Her answers won't be available to teens in the library in the small eastern Iowa town of Dyersville, where trustees of the James Kennedy Public Library voted to ban Locker's book from its shelves.
Some of the contents of the book "Sari Says: The Real Dirt on Everything from Sex to School," were too sexually explicit, said Wayne Hermsen, library board chairman.
Hermsen said it's the first time a book has been banned at the library in Dyersville, a town of 4,000 some 20 miles west of Dubuque that is the site of the 1989 blockbuster movie "Field of Dreams" and home to the National Farm Toy Museum.
In the book, "Teen People" online columnist Locker fields questions from teens on issues ranging from fashion and peer pressure to how to talk about sex with parents and alternatives to intercourse.
"As a teen educator, I know that when a teen asks me a question about sex, they need an honest, accurate answer because otherwise they're going to be getting information from sources that are not positive-value based or encouraging sexual health," Locker, 32, said Monday.

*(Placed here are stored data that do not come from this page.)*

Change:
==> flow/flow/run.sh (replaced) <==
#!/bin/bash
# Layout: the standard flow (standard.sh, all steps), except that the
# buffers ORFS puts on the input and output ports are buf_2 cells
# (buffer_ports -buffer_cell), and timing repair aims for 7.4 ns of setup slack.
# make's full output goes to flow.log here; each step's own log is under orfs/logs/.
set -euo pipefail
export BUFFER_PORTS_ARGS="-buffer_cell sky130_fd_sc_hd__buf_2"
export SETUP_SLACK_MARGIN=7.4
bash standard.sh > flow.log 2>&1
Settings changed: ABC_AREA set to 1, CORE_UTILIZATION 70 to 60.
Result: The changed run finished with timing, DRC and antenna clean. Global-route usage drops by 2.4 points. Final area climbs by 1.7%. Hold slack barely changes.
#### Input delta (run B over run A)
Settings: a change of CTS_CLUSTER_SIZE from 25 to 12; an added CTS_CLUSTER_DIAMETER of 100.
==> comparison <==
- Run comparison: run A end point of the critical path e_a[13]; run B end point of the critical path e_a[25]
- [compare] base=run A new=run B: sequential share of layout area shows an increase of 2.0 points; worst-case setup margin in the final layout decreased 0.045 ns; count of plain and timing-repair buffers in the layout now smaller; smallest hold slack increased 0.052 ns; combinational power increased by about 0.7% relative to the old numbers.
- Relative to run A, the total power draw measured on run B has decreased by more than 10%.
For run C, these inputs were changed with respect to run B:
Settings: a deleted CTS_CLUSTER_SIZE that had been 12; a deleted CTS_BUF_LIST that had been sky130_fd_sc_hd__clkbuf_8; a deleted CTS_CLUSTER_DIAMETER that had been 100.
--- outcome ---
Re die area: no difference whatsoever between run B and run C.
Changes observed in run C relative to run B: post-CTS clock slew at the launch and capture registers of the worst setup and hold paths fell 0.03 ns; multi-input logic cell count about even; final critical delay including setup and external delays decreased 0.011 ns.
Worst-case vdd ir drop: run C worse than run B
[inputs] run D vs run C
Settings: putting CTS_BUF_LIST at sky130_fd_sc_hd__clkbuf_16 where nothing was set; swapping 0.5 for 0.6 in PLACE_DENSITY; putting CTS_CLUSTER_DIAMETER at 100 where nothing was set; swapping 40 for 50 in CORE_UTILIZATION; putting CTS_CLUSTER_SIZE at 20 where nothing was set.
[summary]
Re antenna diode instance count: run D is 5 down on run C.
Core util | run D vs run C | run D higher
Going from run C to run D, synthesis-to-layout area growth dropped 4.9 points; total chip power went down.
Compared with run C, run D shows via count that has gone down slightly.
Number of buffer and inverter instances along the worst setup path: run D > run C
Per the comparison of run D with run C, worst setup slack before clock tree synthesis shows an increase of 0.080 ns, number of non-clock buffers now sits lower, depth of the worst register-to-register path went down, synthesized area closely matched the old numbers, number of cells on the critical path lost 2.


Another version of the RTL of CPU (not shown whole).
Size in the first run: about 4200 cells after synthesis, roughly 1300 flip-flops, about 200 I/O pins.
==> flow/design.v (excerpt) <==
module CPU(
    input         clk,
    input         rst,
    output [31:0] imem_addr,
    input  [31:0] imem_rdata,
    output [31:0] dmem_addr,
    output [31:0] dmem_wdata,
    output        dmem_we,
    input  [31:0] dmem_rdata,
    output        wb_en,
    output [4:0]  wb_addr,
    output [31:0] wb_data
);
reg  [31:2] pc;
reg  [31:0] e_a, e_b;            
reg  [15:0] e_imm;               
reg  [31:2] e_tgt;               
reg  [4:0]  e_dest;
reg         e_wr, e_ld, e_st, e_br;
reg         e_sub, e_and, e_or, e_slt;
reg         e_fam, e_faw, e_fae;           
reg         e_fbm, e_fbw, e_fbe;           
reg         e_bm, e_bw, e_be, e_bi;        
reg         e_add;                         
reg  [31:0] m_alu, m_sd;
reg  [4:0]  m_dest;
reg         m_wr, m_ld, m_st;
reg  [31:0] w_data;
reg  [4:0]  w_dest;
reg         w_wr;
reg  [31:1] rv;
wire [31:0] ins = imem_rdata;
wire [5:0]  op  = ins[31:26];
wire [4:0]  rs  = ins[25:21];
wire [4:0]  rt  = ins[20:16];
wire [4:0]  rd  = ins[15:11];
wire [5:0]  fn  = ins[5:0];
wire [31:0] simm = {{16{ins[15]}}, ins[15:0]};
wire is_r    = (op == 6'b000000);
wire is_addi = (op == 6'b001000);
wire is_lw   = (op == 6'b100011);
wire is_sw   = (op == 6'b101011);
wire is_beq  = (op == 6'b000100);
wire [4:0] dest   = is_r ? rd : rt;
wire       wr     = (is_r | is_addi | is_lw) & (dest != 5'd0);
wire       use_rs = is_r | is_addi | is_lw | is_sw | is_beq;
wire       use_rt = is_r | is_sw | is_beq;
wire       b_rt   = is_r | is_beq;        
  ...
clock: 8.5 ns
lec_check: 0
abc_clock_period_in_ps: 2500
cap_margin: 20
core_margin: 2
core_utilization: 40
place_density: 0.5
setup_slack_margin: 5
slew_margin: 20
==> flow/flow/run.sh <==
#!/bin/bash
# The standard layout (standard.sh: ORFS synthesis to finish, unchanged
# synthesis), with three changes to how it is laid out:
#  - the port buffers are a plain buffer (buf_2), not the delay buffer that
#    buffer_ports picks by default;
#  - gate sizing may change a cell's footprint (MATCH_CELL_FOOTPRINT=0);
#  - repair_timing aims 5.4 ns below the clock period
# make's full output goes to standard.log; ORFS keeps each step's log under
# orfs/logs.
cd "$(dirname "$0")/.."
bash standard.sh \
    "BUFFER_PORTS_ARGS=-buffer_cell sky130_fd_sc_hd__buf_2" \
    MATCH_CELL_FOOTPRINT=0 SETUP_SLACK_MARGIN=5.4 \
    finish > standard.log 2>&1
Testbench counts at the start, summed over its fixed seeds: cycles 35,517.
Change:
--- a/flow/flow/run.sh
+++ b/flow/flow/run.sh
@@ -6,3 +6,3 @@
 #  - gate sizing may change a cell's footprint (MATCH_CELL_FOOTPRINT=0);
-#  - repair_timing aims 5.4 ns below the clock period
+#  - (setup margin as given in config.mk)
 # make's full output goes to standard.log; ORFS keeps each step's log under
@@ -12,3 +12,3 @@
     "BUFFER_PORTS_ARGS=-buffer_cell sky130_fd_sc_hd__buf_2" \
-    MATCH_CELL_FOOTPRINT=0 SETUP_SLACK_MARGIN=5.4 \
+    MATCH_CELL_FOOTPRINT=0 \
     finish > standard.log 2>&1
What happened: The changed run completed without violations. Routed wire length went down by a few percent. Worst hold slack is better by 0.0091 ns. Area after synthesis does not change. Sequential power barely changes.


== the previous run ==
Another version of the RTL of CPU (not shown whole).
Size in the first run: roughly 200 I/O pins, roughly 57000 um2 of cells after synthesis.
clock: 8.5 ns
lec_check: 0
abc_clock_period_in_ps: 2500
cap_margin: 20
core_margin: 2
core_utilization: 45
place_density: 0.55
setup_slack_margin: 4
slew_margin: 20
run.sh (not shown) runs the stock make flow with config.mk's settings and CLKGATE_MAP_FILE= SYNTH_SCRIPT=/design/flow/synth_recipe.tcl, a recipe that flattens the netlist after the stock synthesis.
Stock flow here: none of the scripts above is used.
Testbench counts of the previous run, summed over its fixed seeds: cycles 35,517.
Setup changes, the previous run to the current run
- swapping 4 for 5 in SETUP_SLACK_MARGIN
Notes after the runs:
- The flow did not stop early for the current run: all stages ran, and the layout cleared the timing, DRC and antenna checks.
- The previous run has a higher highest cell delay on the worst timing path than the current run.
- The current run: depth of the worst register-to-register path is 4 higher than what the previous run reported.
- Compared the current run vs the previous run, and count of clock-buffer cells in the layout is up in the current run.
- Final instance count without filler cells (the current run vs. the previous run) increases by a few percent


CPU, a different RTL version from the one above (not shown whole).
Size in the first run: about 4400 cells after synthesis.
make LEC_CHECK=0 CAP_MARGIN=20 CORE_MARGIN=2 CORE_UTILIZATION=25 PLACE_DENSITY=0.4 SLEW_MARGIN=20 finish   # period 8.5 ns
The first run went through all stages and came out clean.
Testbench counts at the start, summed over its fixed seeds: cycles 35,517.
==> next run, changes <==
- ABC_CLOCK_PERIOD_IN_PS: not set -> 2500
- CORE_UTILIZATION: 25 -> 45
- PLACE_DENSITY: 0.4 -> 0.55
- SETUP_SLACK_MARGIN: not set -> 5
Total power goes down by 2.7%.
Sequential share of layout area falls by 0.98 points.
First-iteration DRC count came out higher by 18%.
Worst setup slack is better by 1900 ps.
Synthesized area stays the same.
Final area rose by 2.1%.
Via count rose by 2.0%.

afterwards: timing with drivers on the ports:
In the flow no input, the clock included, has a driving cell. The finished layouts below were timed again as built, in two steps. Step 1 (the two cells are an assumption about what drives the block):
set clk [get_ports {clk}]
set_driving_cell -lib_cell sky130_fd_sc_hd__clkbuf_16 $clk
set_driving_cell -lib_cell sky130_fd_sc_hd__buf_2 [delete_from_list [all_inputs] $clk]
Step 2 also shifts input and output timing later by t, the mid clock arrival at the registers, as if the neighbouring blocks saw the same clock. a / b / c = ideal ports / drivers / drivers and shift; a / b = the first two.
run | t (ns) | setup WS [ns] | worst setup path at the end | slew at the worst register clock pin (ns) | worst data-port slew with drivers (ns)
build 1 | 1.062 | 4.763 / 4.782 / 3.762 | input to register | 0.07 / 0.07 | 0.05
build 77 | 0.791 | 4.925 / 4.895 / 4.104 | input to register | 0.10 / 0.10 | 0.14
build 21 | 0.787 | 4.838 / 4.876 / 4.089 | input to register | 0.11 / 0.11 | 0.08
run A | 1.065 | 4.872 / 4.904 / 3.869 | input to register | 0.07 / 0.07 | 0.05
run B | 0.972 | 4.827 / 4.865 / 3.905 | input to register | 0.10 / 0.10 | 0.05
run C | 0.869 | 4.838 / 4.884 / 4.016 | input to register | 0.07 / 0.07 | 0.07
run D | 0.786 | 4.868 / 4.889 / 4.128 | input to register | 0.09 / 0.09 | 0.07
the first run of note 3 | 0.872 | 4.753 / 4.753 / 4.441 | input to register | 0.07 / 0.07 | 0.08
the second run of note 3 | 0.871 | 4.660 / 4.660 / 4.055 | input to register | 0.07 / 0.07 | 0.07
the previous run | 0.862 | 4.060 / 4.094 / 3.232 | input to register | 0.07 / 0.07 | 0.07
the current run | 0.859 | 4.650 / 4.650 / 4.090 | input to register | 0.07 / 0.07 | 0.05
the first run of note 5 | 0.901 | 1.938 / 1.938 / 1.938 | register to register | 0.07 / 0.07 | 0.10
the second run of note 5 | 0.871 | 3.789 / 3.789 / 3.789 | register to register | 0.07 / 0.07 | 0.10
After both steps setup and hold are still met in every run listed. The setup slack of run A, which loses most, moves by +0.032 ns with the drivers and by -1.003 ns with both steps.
Background: an optimization exercise with open tools, aiming at small area and a short achievable clock period. Do not read the settings as production practice. Where RTL was checked, it was by simulation tests only, not by an equivalence proof against the original. Power figures rest on the tool's default switching activity, not on a simulated workload.

==> flow/design.v <==
`timescale 1ns / 1ps
module Microprocessor(
    input clk,
    input reset,                  
    input interrupt,
    input [7:0] data_in,          
    output [7:0] data_out,        
    output [7:0] pm_addr,         
    input [23:0] pm_data,         
    output dm_en,                 
    output dm_we,                 
    output [7:0] dm_addr,         
    output [7:0] dm_wdata,        
    input [7:0] dm_rdata          
    );
reg  [23:0] ins_prv;         
reg  [7:0]  pc_q;            
reg         rst_q;           
reg  [7:0]  ret_q;           
reg         int_q;           
reg         stall_q;         
reg         jt2, jt4;        
reg         ld1;             
reg  [4:0]  op_dec;
reg  [4:0]  RW_dec;
reg  [7:0]  imm;             
reg  [7:0]  AR, BR;          
reg  [4:0]  RW_ex, RW_dm;
reg  [7:0]  ans_ex, ex_out, ans_wb;
reg  [7:0]  dout_q, dm_data_q;
reg  [1:0]  flag_q;          
reg         mem_rw_ex, mem_en_ex, msel_ex, msel_dm;
reg  [7:0]  rf [0:31];
wire [23:0] ins_raw = stall_q ? ins_prv : pm_data;
wire [23:0] ins = reset ? ins_raw : 24'd0;
wire [4:0]  op = ins[23:19];
wire is_cj  = op[4] & op[3] & op[2];
wire is_jmp = (op == 5'b11000);
wire is_ret = (op == 5'b10000);
wire is_ld  = (op == 5'b10100);
wire is_hlt = (op == 5'b10001);
wire stall;
wire mask = is_jmp | is_cj | ld1;
wire [7:0] ret_addr;
wire [31:0] sel_a, sel_b;
wire [7:0] rd_a, rd_b;
Read_Decode dec_a(.idx(ins_raw[13:9]), .sel(sel_a));
Read_Decode dec_b(.idx(ins_raw[8:4]), .sel(sel_b));
genvar gi, gr;
generate for (gi = 0; gi < 8; gi = gi + 1) begin : rdbit
    wire [31:0] col;
    for (gr = 0; gr < 32; gr = gr + 1) begin : row
        assign col[gr] = rf[gr][gi];
    end
    Read_Select rsa(.d(col), .sel(sel_a), .y(rd_a[gi]));
    Read_Select rsb(.d(col), .sel(sel_b), .y(rd_b[gi]));
end endgenerate
wire [7:0] ans_dm = msel_dm ? dm_rdata : ex_out;
wire [4:0] RA_n    = mask ? 5'd0 : ins[13:9];
wire [4:0] RB_n    = ins[8:4];
wire [4:0] RWex_n  = reset ? RW_dec : 5'd0;
wire [4:0] RWdm_n  = reset ? RW_ex : 5'd0;
wire [4:0] RWwb_n  = reset ? RW_dm : 5'd0;
wire       mseldm_n = reset & msel_ex;
wire       immsel_n = ~op[4] & op[3];
wire ea_ex = (RA_n == RWex_n), ea_dm = (RA_n == RWdm_n), ea_wb = (RA_n == RWwb_n);
wire eb_ex = (RB_n == RWex_n), eb_dm = (RB_n == RWdm_n), eb_wb = (RB_n == RWwb_n);
reg sa_ex, sa_x, sa_rd, sa_wb, sa_r;
reg sb_imm, sb_ex, sb_x, sb_rd, sb_wb, sb_r;
always @(posedge clk) begin
    sa_ex <= ea_ex;
    sa_x  <= ~ea_ex & ea_dm & ~mseldm_n;
    sa_rd <= ~ea_ex & ea_dm & mseldm_n;
    sa_wb <= ~ea_ex & ~ea_dm & ea_wb;
    sa_r  <= ~ea_ex & ~ea_dm & ~ea_wb;
    sb_imm <= immsel_n;
    sb_ex <= ~immsel_n & eb_ex;
    sb_x  <= ~immsel_n & ~eb_ex & eb_dm & ~mseldm_n;
    sb_rd <= ~immsel_n & ~eb_ex & eb_dm & mseldm_n;
    sb_wb <= ~immsel_n & ~eb_ex & ~eb_dm & eb_wb;
    sb_r  <= ~immsel_n & ~eb_ex & ~eb_dm & ~eb_wb;
end
wire [7:0] A_e = ({8{sa_ex}} & ans_ex) | ({8{sa_x}} & ex_out) | ({8{sa_wb}} & ans_wb) | ({8{sa_r}} & AR);
wire a_rd = sa_rd;
wire [7:0] B_e = ({8{sb_imm}} & imm) | ({8{sb_ex}} & ans_ex) | ({8{sb_x}} & ex_out) |
                 ({8{sb_wb}} & ans_wb) | ({8{sb_r}} & BR);
wire b_rd = sb_rd;
wire [7:0] A = a_rd ? dm_rdata : A_e;
wire [7:0] B = b_rd ? dm_rdata : B_e;
wire [7:0] ans_tmp;
wire flag_z, flag_c;
wire [7:0] cur_addr;
wire is_addsub = ~op_dec[4] & ~op_dec[2] & ~op_dec[1];
wire f_mov = ~op_dec[4] & (op_dec[2:0] == 3'b010);
wire f_and = ~op_dec[4] & (op_dec[2:0] == 3'b100);
wire f_or  = ~op_dec[4] & (op_dec[2:0] == 3'b101);
wire f_xor = ~op_dec[4] & (op_dec[2:0] == 3'b110);
wire f_not = ~op_dec[4] & (op_dec[2:0] == 3'b111);
wire f_in  = (op_dec == 5'b10110);
wire f_ls  = (op_dec == 5'b11001);
wire f_rs  = (op_dec == 5'b11010) | (op_dec == 5'b11011);
wire f_rsa = (op_dec == 5'b11011);
wire op_j  = op_dec[4] & op_dec[3] & op_dec[2];
wire z_off = (op_dec == 5'b10000) | (op_dec == 5'b10001) | (op_dec == 5'b10100) |
             (op_dec == 5'b10101) | (op_dec == 5'b10111) | (op_dec == 5'b11000);
ALU_Result alu(.A(A), .B(B), .op_dec(op_dec), .data_in(data_in), .ans_ex(ans_ex), .ans_tmp(ans_tmp));
wire zero, cout;
Flag_Unit flags(
    .rdata(dm_rdata), .A_e(A_e), .B_e(B_e), .a_rd(a_rd), .b_rd(b_rd), .data_in(data_in),
    .sub(op_dec[0]), .f_add(is_addsub), .f_mov(f_mov), .f_and(f_and), .f_or(f_or), .f_xor(f_xor),
    .f_not(f_not), .f_in(f_in), .f_ls(f_ls), .f_rs(f_rs), .f_rsa(f_rsa),
    .zero(zero), .cout(cout));
assign flag_z = op_j ? flag_q[1] : (~z_off & zero);
assign flag_c = op_j ? flag_q[0] : (is_addsub & cout);
wire [7:0] addr1, addr0;
wire k_f, en_z, en_c;
Next_Address nxt(
    .ins(ins), .reset(reset), .jt4(jt4), .ld1(ld1), .int_q(int_q),
    .pc_q(pc_q), .rst_q(rst_q), .ret_q(ret_q),
    .op_j(op_j), .z_off(z_off), .f_add(is_addsub), .flag_q(flag_q),
    .stall(stall), .ret_addr(ret_addr), .addr1(addr1), .addr0(addr0),
    .k_f(k_f), .en_z(en_z), .en_c(en_c));
Address_Select asel(
    .zero(zero), .cout(cout), .k_f(k_f), .en_z(en_z), .en_c(en_c),
    .addr1(addr1), .addr0(addr0), .cur_addr(cur_addr));
always @(posedge clk) begin
    ins_prv <= ins_raw;
    pc_q    <= cur_addr;
    rst_q   <= reset;
    ret_q   <= reset ? ret_addr : 8'd0;
    int_q   <= reset & interrupt;
    stall_q <= reset & stall;
    jt2     <= reset & is_cj & ~jt4;
    jt4     <= reset & jt2;
    ld1     <= reset & is_ld & ~ld1;
    op_dec  <= op;
    RW_dec  <= mask ? 5'd0 : ins[18:14];
    imm     <= ins[8:1];
    AR      <= rd_a;
    BR      <= rd_b;
    RW_ex   <= reset ? RW_dec : 5'd0;
    RW_dm   <= reset ? RW_ex : 5'd0;
    ans_ex  <= reset ? ans_tmp : 8'd0;
    ex_out  <= reset ? ans_ex : 8'd0;
    ans_wb  <= reset ? ans_dm : 8'd0;
    dout_q  <= reset ? ((op_dec == 5'b10111) ? A : dout_q) : 8'd0;
    dm_data_q <= B;
    flag_q  <= reset ? {flag_z, flag_c} : 2'd0;
    mem_rw_ex <= reset & op_dec[0];
    mem_en_ex <= reset & (ld1 | (op_dec == 5'b10101));
    msel_ex   <= reset & ld1;
    msel_dm   <= reset & msel_ex;
    rf[RW_dm] <= ans_dm;
end
assign pm_addr  = cur_addr;
assign data_out = dout_q;
assign dm_en    = mem_en_ex;
assign dm_we    = mem_rw_ex;
assign dm_addr  = ans_ex;
assign dm_wdata = dm_data_q;
endmodule
Source: an optimization exercise on an open RTL-to-GDS flow (aim: small area). Production flows keep margins and buffers that such runs may drop. The RTL was checked by simulation tests, not by an equivalence proof against the original design. The clock port is modelled as an ideal driver; clocking choices that lean on that would not hold on a real chip. Power figures rest on the tool's default switching activity, not on a simulated workload.

## fbsbdecoder
module fbsbdecoder(
    input pclk,
    input resetn,
    input rx,
    output [7:0] data_o,
    output dataValid,
    output sample,
    output parity_out
    );
    localparam [4:0] SH0 = 5'd1,  SH4 = 5'd5,  IDLE = 5'd0;
    localparam [4:0] SL0 = 5'd9,  SL4 = 5'd13, PEND = 5'd8;
    localparam [4:0] D0  = 5'd16, D7  = 5'd23, D8 = 5'd24, VER = 5'd25;
    reg [1:0] sync;
    reg [4:0] st;
    reg [5:0] cnt;
    reg       half;
    reg [1:0] vote;
    reg [4:0] dd;
    reg [10:0] h;
    reg [7:0] data;
    reg       par, pp;
    wire idle  = (st == IDLE);
    wire pend  = (st == PEND);
    wire scls  = ~st[4] & (st[2:0] != 3'd0) & ~(st[2] & st[1]);    
    wire dcls  = st[4] & ~(st[3] & st[0]);                
    wire ver   = (st == VER);
    wire lastg = st[2] & st[0];                           
    wire low   = st[3];                                   
    wire stuck = ~|h[10:9];
    assign sample = (scls & (dd == 5'd0)) | (dcls & (dd[4:2] == 3'd0) & ~(dd[1] & dd[0]));
    wire ev    = sample & (dd == 5'd0);                   
    wire cap   = sample;
    wire rxs   = sync[1];
    wire v3    = (vote == 2'd3);
    wire sdec  = scls & (cnt[2:0] == (lastg ? 3'd4 : 3'd5));
    wire spass = low ? ~v3 : (lastg ? vote[1] : v3);
    wire ddec  = dcls & ~half & (dd == 5'd24);
    wire ppdec = (st == D8) & half & (dd == 5'd0);
    wire last  = (cnt == 6'd35);
    wire sixth = dcls & half & (dd == 5'd0) & (st != D8);
    wire tmr   = cnt[5] & ~dcls;                          
    wire vb    = rxs ^ (dcls & ~half);
    wire [1:0] vinc = (vote == 2'd3) ? 2'd3 : vote + {1'b0, vb};
  ...
Settings: LEC_CHECK=0, CAP_MARGIN=0, CORE_AREA=4 4 68 68, DIE_AREA=0 0 72 72, PLACE_DENSITY=0.85, SLEW_MARGIN=0; clock period 10.0 ns.
standard.sh (not shown) runs the stock make flow with config.mk's settings and CLKGATE_MAP_FILE= SYNTH_SCRIPT=/design/flow/synth_recipe.tcl, a recipe that flattens the netlist after the stock synthesis.
==> flow/flow/run.sh <==
#!/bin/bash
set -euo pipefail
W=$(pwd)
F=$W/flow
# ORFS synth.tcl with the abc call's script swapped for flow/area.abc
sed 's#^  log_cmd abc {\*}\$abc_args#  set abc_args [lreplace $abc_args 1 1 $::env(OWN_ABC_SCRIPT)]\n  log_cmd abc {*}$abc_args#' \
  "$FLOW_HOME/scripts/synth.tcl" > "$W/own_synth_body.tcl"
grep -q OWN_ABC_SCRIPT "$W/own_synth_body.tcl"
sed "s#\$::env(SCRIPTS_DIR)/synth.tcl#$W/own_synth_body.tcl#" "$W/synth_recipe.tcl" > "$W/own_synth.tcl"
grep -q own_synth_body "$W/own_synth.tcl"
export OWN_ABC_SCRIPT=$F/area.abc
export BUFFER_PORTS_ARGS="-buffer_cell sky130_fd_sc_hd__buf_1"
export POST_CTS_TCL=$F/post_cts.tcl
export CTS_ARGS="-sink_clustering_enable -repair_clock_nets -dont_use_dummy_load -buf_list {sky130_fd_sc_hd__clkbuf_8}"
bash "$W/standard.sh" SYNTH_SCRIPT="$W/own_synth.tcl" ADDER_MAP_FILE= finish > "$W/flow_make.log" 2>&1
==> flow/flow/area.abc <==
strash
ifraig
scorr
dc2
strash
&get -n
&deepsyn -I 4 -J 200
&put
dc2
strash
&get -n
&dch -f
&nf -R 1000
&put
&get -n
&dch -f
&nf -R 1000
&put
topo
stime -c
==> flow/flow/post_cts.tcl <==
estimate_parasitics -placement
proc clk_slew_max {} {
  set m 0.0
  foreach pin [get_pins -of_objects [all_registers] -filter "is_clock==1"] {
    foreach p {slew_max_rise slew_max_fall} {
      set v [get_property $pin $p]
      if {$v > $m} { set m $v }
    }
  }
  return $m
}
set limit 0.112
set sizes {sky130_fd_sc_hd__clkbuf_2 sky130_fd_sc_hd__clkbuf_4 sky130_fd_sc_hd__clkbuf_8 sky130_fd_sc_hd__clkbuf_16}
puts "post_cts: clock pin slew before [clk_slew_max]"
foreach inst [get_cells -filter "ref_name=~sky130_fd_sc_hd__clkbuf_*"] {
  set name [get_full_name $inst]
  if {![string match clkbuf_* $name]} { continue }
  set orig [get_property $inst ref_name]
  foreach s $sizes {
    if {$s eq $orig} { break }
    replace_cell $inst $s
    estimate_parasitics -placement
    if {[clk_slew_max] <= $limit} { puts "post_cts: $name $orig -> $s"; set orig $s; break }
    replace_cell $inst $orig
    estimate_parasitics -placement
  }
}
puts "post_cts: clock pin slew after [clk_slew_max]"
Edit:
--- a/flow/flow/area.abc
+++ b/flow/flow/area.abc
@@ -9,2 +8,0 @@
-dc2
-strash
The changed run completed with no timing, DRC or antenna violations; die area does not change; design area climbs slightly; via count drops slightly.
Edit:
--- a/flow/flow/area.abc
+++ b/flow/flow/area.abc
@@ -7 +7 @@
-&deepsyn -I 4 -J 200
+&deepsyn -I 8 -J 200
@@ -8,0 +9,2 @@
+dc2
+strash
Wire length rose by 3.3%.
Critical path depth is unchanged.
Final area falls by 0.49%.
Edit:
--- a/flow/flow/area.abc
+++ b/flow/flow/area.abc
@@ -7 +7 @@
-&deepsyn -I 8 -J 200
+&deepsyn -I 4 -J 200
Settings changed: PLACE_DENSITY 0.85 to 0.95.
Outcome: Maximum frequency grows by 1.5%; global-route usage goes down by 0.23 points; first-iteration DRC count is lower by 14%; worst setup slack improves by 64 ps; sequential cell count is unchanged; non-clock buffer count does not change; design area stays the same; power barely changes; wire length drops by 0.98%; hold slack gets better by 23 ps.

-- port drivers added, routing unchanged --
Ports are ideal in the flow. The routed layouts listed here were re-timed in OpenROAD. Step 1, drivers: a clkbuf_16 drives pclk and a buf_2 each remaining input, both assumed. Step 2 adds t to the input delays and takes it off the output delays; t is the mean of the earliest and latest rising clock arrival at the registers after step 1. Input paths then give back, and output paths get back, about the clock's delay inside the block. a / b / c = ideal / step 1 / step 2; a / b = the first two.
| run | t (ns) | slack for setup (ns) | worst setup path after step 2 |
|---|---|---|---|
| the first run | 0.398 | 5.806 / 5.784 / 6.182 | register to output |
| the second run | 0.385 | 5.745 / 5.721 / 6.106 | register to output |
| the third run | 0.398 | 5.806 / 5.784 / 6.182 | register to output |
| the fourth run | 0.383 | 5.870 / 5.846 / 6.228 | register to output |
After both steps every run listed still meets setup and hold.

Trustee Betty Anne Scherrman leafed through the book after it arrived at the library and asked director Shirley Vonderhaar not to put it on the shelves. That request was denied.
Scherrman then brought it up at a June library board meeting. The board voted 7 to 0 to ban the book, with two abstentions. A second vote July 10 made the decision unanimous.
Messages left with two board members weren't returned Monday. A third, Frank Mousel, said he'd read it but couldn't comment.
At least two other public libraries in Iowa - Burlington and West Des Moines - carry the book.
Maurice J. Freedman, president of the American Library Association, said two books were challenged in Iowa this year: Maya Angelou's "I Know Why the Caged Bird Sings" and Alvin Schwartz's "Scary Stories to Tell in the Dark" series.
According to the association, the most banned books from 1990 and 2000 across the nation included the "The Chocolate War" by Robert Cormier, "The Adventures of Huckleberry Finn" by Mark Twain and the "Harry Potter" series by J.K. Rowling.
The library association named Locker's book one of its 34 nonfiction "Quick Picks for Reluctant Young Adult Readers 2002." Books on the list are meant to get the attention of teenagers who are not avid readers, Freedman said.
"My colleagues in the young adult library services association certainly would recommend it for library young adult collections. That's the point of it being on that list. That's a high recommendation," he said.
Other books on the 2002 list include, "The Greatest: Muhammed Ali," "Game Face: What Does a Female Athlete Look Like?," "Hip Hop Divas" and "MTV Uncensored."